◆ **What you should do**: Copy the lines below exactly. Start at the first and finish with the line containing "weight_buffer #(.DATA_WIDTH(8), .SIZE(9))".

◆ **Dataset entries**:
## cnn_accel
module cnn_accel (
    input  logic        clk,
    input  logic        rst,
    input  logic        wr_en,
    input  logic        wr_sel,      
    input  logic [5:0]  wr_addr,
    input  logic [7:0]  wr_data,
    input  logic        start,
    output logic        ready,
    output logic        out_valid,
    output logic [15:0] out_data
);
    typedef enum logic [1:0] {S_IDLE, S_READ, S_CONV, S_POOL} state_t;
    state_t state;
    logic [3:0] k;           
    logic [1:0] s;           
    logic [1:0] py, px;      
    logic [7:0]  pix;
    logic [5:0]  rd_addr;
    logic [71:0] weights;
    logic [7:0]  win [0:8];
    logic [71:0] win_flat;
    logic signed [15:0] conv_out, relu_out;
    logic [15:0] pool_r [0:3];
    logic [15:0] pool_out;
    logic        out_valid_r;
    assign ready = (state == S_IDLE);
    input_buffer #(.DATA_WIDTH(8), .SIZE(64)) u_ibuf (
        .clk(clk), .rst(rst),
        .write_en(wr_en & ~wr_sel & ready),
        .data_in(wr_data),
        .data_out(pix),
        .read_addr(rd_addr),
        .write_addr(wr_addr)
    );
    weight_buffer #(.DATA_WIDTH(8), .SIZE(9)) u_wbuf (
        .clk(clk), .rst(rst),
        .write_en(wr_en & wr_sel & ready),
        .data_in(wr_data),
        .write_addr(wr_addr[3:0]),
        .weights(weights)
    );
    conv2d_core #(.DATA_WIDTH(8)) u_conv (
        .clk(clk), .rst(rst),
        .input_window(win_flat),
        .weights(weights),
        .conv_out(conv_out)
    );
    for (genvar g = 0; g < 9; g++) begin : g_win
        assign win_flat[g*8 +: 8] = win[g];
    end
    relu #(.DATA_WIDTH(16)) u_relu (.in(conv_out), .out(relu_out));
    max_pool #(.DATA_WIDTH(16)) u_pool (
        .in0(pool_r[0]), .in1(pool_r[1]), .in2(pool_r[2]), .in3(pool_r[3]),
        .out(pool_out)
  ...
For scale: about 5300 cells after synthesis, ~750 flip-flops, ~37 I/O pins, roughly 59000 sq um of cells after synthesis.
==> flow/config.mk <==
export PLATFORM = sky130hd
export DESIGN_NAME = cnn_accel
export DESIGN_NICKNAME = cnn_accel
export VERILOG_FILES = /design/flow/design.v
export SDC_FILE = /design/flow/constraint.sdc
export NUM_CORES = 4
export LEC_CHECK = 0
export CAP_MARGIN = 20
export CORE_MARGIN = 4
export CORE_UTILIZATION = 39
export GPL_TIMING_DRIVEN = 0
export PLACE_DENSITY_LB_ADDON = 0.19
export SETUP_SLACK_MARGIN = 2.38
export SLEW_MARGIN = 20
export TNS_END_PERCENT = 50
==> flow/constraint.sdc <==
create_clock -name core_clock -period 12.5 [get_ports {clk}]
set_input_delay 2.5000 -clock core_clock [delete_from_list [all_inputs] [get_ports {clk}]]
set_output_delay 2.5000 -clock core_clock [all_outputs]
set_load 0.01 [all_outputs]
run.sh (not shown) runs the stock make flow with config.mk's settings and CLKGATE_MAP_FILE=.
The starting point finished clean.
Then changed:
- GPL_TIMING_DRIVEN: 0 -> default
- SETUP_SLACK_MARGIN: 2.38 -> default
- TNS_END_PERCENT: 50 -> default
Result: Wire length shrinks by 14%; fmax went up by 5.3%; register-to-register slack improved by 430 ps; clock skew fell by 12 ps.


Starting RTL as in the previous note.
// cnn_accel
module cnn_accel (
    input  logic        clk,
    input  logic        rst,
    input  logic        wr_en,
    input  logic        wr_sel,      
    input  logic [5:0]  wr_addr,
    input  logic [7:0]  wr_data,
    input  logic        start,
    output logic        ready,
    output logic        out_valid,
    output logic [15:0] out_data
);
export LEC_CHECK = 0
export CAP_MARGIN = 5
export CORE_MARGIN = 2
export CORE_UTILIZATION = 56
export GPL_ROUTABILITY_DRIVEN = 0
export MAX_ROUTING_LAYER = met4
export SETUP_SLACK_MARGIN = -0.31
export SLEW_MARGIN = 20
create_clock -name core_clock -period 10.0 [get_ports {clk}]
The baseline produced a clean layout.
Next try:
- CAP_MARGIN: 5 -> 0
- CELL_PAD_IN_SITES_DETAIL_PLACEMENT: default -> 2
- CELL_PAD_IN_SITES_GLOBAL_PLACEMENT: default -> 3
- CORE_ASPECT_RATIO: default -> 1.13
- CORE_MARGIN: 2 -> 10
- CTS_CLUSTER_SIZE: default -> 91
- SETUP_SLACK_MARGIN: -0.31 -> 1.82
- SLEW_MARGIN: 20 -> 35
After rerunning: This time the run ended with an error in global placement without I/O (3_1_place_gp_skip_io) on GPL-0301. Area after synthesis stays the same. Die area increases by about 10%. Synthesized cell count is unchanged.
Next try:
- ABC_AREA: default -> 1
- CAP_MARGIN: 0 -> 20
- CELL_PAD_IN_SITES_DETAIL_PLACEMENT: 2 -> default
- CELL_PAD_IN_SITES_GLOBAL_PLACEMENT: 3 -> 2
- CORE_ASPECT_RATIO: 1.13 -> 1.18
- CORE_MARGIN: 10 -> 2
- CORE_UTILIZATION: 56 -> 40
- CTS_CLUSTER_DIAMETER: default -> 313
- CTS_CLUSTER_SIZE: 91 -> default
- GPL_ROUTABILITY_DRIVEN: 0 -> default
- GPL_TIMING_DRIVEN: default -> 0
- PLACE_DENSITY_LB_ADDON: default -> 0.28
- SETUP_SLACK_MARGIN: 1.82 -> default
The changed run ran to the end with no violations.
Die area goes up by 29%.
Synthesized cell count goes up by 39%.
Synthesized area goes up by 2.1%.
Next try:
- ABC_AREA: 1 -> default
- CELL_PAD_IN_SITES_GLOBAL_PLACEMENT: 2 -> default
- CORE_ASPECT_RATIO: 1.18 -> default
- CTS_CLUSTER_DIAMETER: 313 -> default
- GPL_TIMING_DRIVEN: 0 -> default
- MAX_ROUTING_LAYER: met4 -> default
- PLACE_DENSITY_LB_ADDON: 0.28 -> default
- SLEW_MARGIN: 35 -> 20
Setup slack improves by 0.48 ns.
Die area drops by about 2%.
Cell count drops by 24%.
Utilization drops by 0.91 points.
Register-to-register slack improves by 0.48 ns.
First-iteration DRC count drops by 24%.
Flip-flop count is unchanged.
Sequential power climbs by about 18%.
Routed wire length drops by 29%.
Next try:
- CAP_MARGIN: 20 -> 0
- CELL_PAD_IN_SITES_DETAIL_PLACEMENT: default -> 2
- CORE_ASPECT_RATIO: default -> 1.13
- CORE_MARGIN: 2 -> 7
- CORE_UTILIZATION: 40 -> 56
- CTS_CLUSTER_SIZE: default -> 91
- GPL_ROUTABILITY_DRIVEN: default -> 0
- MAX_ROUTING_LAYER: default -> met4
- SETUP_SLACK_MARGIN: default -> 1.82
Outcome: Now the flow did not get past detailed placement (3_5_place_dp) (DPL-0033); synthesized cell count stays the same; area after synthesis stays the same; die area falls by 24%.
Next try:
- CAP_MARGIN: 0 -> 20
- CELL_PAD_IN_SITES_DETAIL_PLACEMENT: 2 -> default
- CORE_ASPECT_RATIO: 1.13 -> default
- CORE_MARGIN: 7 -> 2
- CORE_UTILIZATION: 56 -> 35
- CTS_CLUSTER_SIZE: 91 -> default
- GPL_ROUTABILITY_DRIVEN: 0 -> default
- MAX_ROUTING_LAYER: met4 -> default
- SETUP_SLACK_MARGIN: 1.82 -> default
- clock period: 10.0 -> 13.8 ns (I/O delays scaled with it)
What happened: With this change the flow completed with no timing, DRC or antenna violations; die area came out higher by 50%; synthesized cell count does not change; synthesized area stays the same.
Power is estimated from default activity; no workload was simulated.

◆ **Response**:
## cnn_accel
module cnn_accel (
    input  logic        clk,
    input  logic        rst,
    input  logic        wr_en,
    input  logic        wr_sel,      
    input  logic [5:0]  wr_addr,
    input  logic [7:0]  wr_data,
    input  logic        start,
    output logic        ready,
    output logic        out_valid,
    output logic [15:0] out_data
);
    typedef enum logic [1:0] {S_IDLE, S_READ, S_CONV, S_POOL} state_t;
    state_t state;
    logic [3:0] k;           
    logic [1:0] s;           
    logic [1:0] py, px;      
    logic [7:0]  pix;
    logic [5:0]  rd_addr;
    logic [71:0] weights;
    logic [7:0]  win [0:8];
    logic [71:0] win_flat;
    logic signed [15:0] conv_out, relu_out;
    logic [15:0] pool_r [0:3];
    logic [15:0] pool_out;
    logic        out_valid_r;
    assign ready = (state == S_IDLE);
    input_buffer #(.DATA_WIDTH(8), .SIZE(64)) u_ibuf (
        .clk(clk), .rst(rst),
        .write_en(wr_en & ~wr_sel & ready),
        .data_in(wr_data),
        .data_out(pix),
        .read_addr(rd_addr),
        .write_addr(wr_addr)
    );
    weight_buffer #(.DATA_WIDTH(8), .SIZE(9)) u_wbuf (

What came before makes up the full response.